__Your task__
In the data below, find the line that contains "layout_min_cycle_time_ns 2.52 \" and the line that contains "drv_slew 0 \". Copy both, plus every line between them, exactly.

__Entries shown__
▬▬▬

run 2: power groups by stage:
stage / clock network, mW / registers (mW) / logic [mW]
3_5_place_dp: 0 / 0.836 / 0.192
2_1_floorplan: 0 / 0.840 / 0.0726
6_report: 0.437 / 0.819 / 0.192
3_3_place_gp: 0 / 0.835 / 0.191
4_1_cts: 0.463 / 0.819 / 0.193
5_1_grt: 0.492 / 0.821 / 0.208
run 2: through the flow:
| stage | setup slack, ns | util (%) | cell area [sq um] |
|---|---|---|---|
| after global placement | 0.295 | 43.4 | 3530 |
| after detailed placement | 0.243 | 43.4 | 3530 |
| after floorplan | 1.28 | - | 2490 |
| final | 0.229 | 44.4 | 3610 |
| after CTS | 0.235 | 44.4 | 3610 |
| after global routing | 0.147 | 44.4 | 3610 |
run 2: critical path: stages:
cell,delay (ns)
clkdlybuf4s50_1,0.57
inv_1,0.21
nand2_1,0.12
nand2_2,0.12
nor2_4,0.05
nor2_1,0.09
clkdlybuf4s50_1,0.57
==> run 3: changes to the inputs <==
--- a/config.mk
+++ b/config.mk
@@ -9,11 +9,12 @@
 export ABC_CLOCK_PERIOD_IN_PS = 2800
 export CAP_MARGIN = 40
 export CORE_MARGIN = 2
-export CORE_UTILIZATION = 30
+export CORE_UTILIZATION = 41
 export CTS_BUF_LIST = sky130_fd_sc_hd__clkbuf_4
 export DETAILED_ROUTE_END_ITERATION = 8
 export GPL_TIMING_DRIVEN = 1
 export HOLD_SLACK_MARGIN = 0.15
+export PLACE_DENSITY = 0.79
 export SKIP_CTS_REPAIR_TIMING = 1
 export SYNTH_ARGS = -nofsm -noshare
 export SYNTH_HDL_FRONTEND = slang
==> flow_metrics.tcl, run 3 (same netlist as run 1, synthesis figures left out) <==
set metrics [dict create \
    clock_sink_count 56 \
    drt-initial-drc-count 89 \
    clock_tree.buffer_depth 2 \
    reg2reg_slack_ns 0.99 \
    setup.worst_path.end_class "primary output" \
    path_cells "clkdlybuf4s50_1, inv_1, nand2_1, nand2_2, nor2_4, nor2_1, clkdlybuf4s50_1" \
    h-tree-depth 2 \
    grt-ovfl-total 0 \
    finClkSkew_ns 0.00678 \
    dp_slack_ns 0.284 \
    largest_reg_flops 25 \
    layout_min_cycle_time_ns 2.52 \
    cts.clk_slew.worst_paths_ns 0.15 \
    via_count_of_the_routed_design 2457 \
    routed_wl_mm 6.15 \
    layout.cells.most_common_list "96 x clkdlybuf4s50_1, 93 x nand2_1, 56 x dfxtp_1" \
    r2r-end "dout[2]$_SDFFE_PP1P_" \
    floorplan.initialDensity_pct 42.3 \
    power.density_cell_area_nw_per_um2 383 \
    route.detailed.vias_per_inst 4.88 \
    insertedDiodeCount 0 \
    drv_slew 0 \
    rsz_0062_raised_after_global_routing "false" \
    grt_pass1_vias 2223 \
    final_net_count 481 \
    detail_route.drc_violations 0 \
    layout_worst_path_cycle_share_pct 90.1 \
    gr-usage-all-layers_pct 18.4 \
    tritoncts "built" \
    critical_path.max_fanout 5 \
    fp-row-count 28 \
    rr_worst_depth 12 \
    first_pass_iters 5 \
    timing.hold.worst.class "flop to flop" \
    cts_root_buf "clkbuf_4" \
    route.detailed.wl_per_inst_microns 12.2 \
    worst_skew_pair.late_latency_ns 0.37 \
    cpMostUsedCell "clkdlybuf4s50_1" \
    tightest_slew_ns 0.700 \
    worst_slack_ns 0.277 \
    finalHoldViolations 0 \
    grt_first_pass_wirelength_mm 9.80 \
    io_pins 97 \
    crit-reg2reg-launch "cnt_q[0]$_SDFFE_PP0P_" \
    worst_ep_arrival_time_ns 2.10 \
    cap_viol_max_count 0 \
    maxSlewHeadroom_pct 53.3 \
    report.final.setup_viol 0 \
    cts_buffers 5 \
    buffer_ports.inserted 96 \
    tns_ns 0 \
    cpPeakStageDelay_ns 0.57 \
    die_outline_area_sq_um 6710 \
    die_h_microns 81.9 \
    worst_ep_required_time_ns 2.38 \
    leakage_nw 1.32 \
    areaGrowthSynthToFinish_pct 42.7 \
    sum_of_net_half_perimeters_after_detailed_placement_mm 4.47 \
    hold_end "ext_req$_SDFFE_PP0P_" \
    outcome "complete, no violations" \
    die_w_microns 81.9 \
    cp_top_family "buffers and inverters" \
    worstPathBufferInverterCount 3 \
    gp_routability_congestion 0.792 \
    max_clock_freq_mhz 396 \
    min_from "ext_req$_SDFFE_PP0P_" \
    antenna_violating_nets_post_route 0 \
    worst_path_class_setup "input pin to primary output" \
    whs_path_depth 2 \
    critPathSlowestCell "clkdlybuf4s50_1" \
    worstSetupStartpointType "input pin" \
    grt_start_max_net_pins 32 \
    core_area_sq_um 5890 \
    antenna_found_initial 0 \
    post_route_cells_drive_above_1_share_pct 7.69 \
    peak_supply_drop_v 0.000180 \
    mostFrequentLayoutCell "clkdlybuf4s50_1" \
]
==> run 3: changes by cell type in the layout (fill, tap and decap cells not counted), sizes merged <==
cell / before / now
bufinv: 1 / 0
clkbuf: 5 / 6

▬▬▬

__Result of the exercise__
    layout_min_cycle_time_ns 2.52 \
    cts.clk_slew.worst_paths_ns 0.15 \
    via_count_of_the_routed_design 2457 \
    routed_wl_mm 6.15 \
    layout.cells.most_common_list "96 x clkdlybuf4s50_1, 93 x nand2_1, 56 x dfxtp_1" \
    r2r-end "dout[2]$_SDFFE_PP1P_" \
    floorplan.initialDensity_pct 42.3 \
    power.density_cell_area_nw_per_um2 383 \
    route.detailed.vias_per_inst 4.88 \
    insertedDiodeCount 0 \
    drv_slew 0 \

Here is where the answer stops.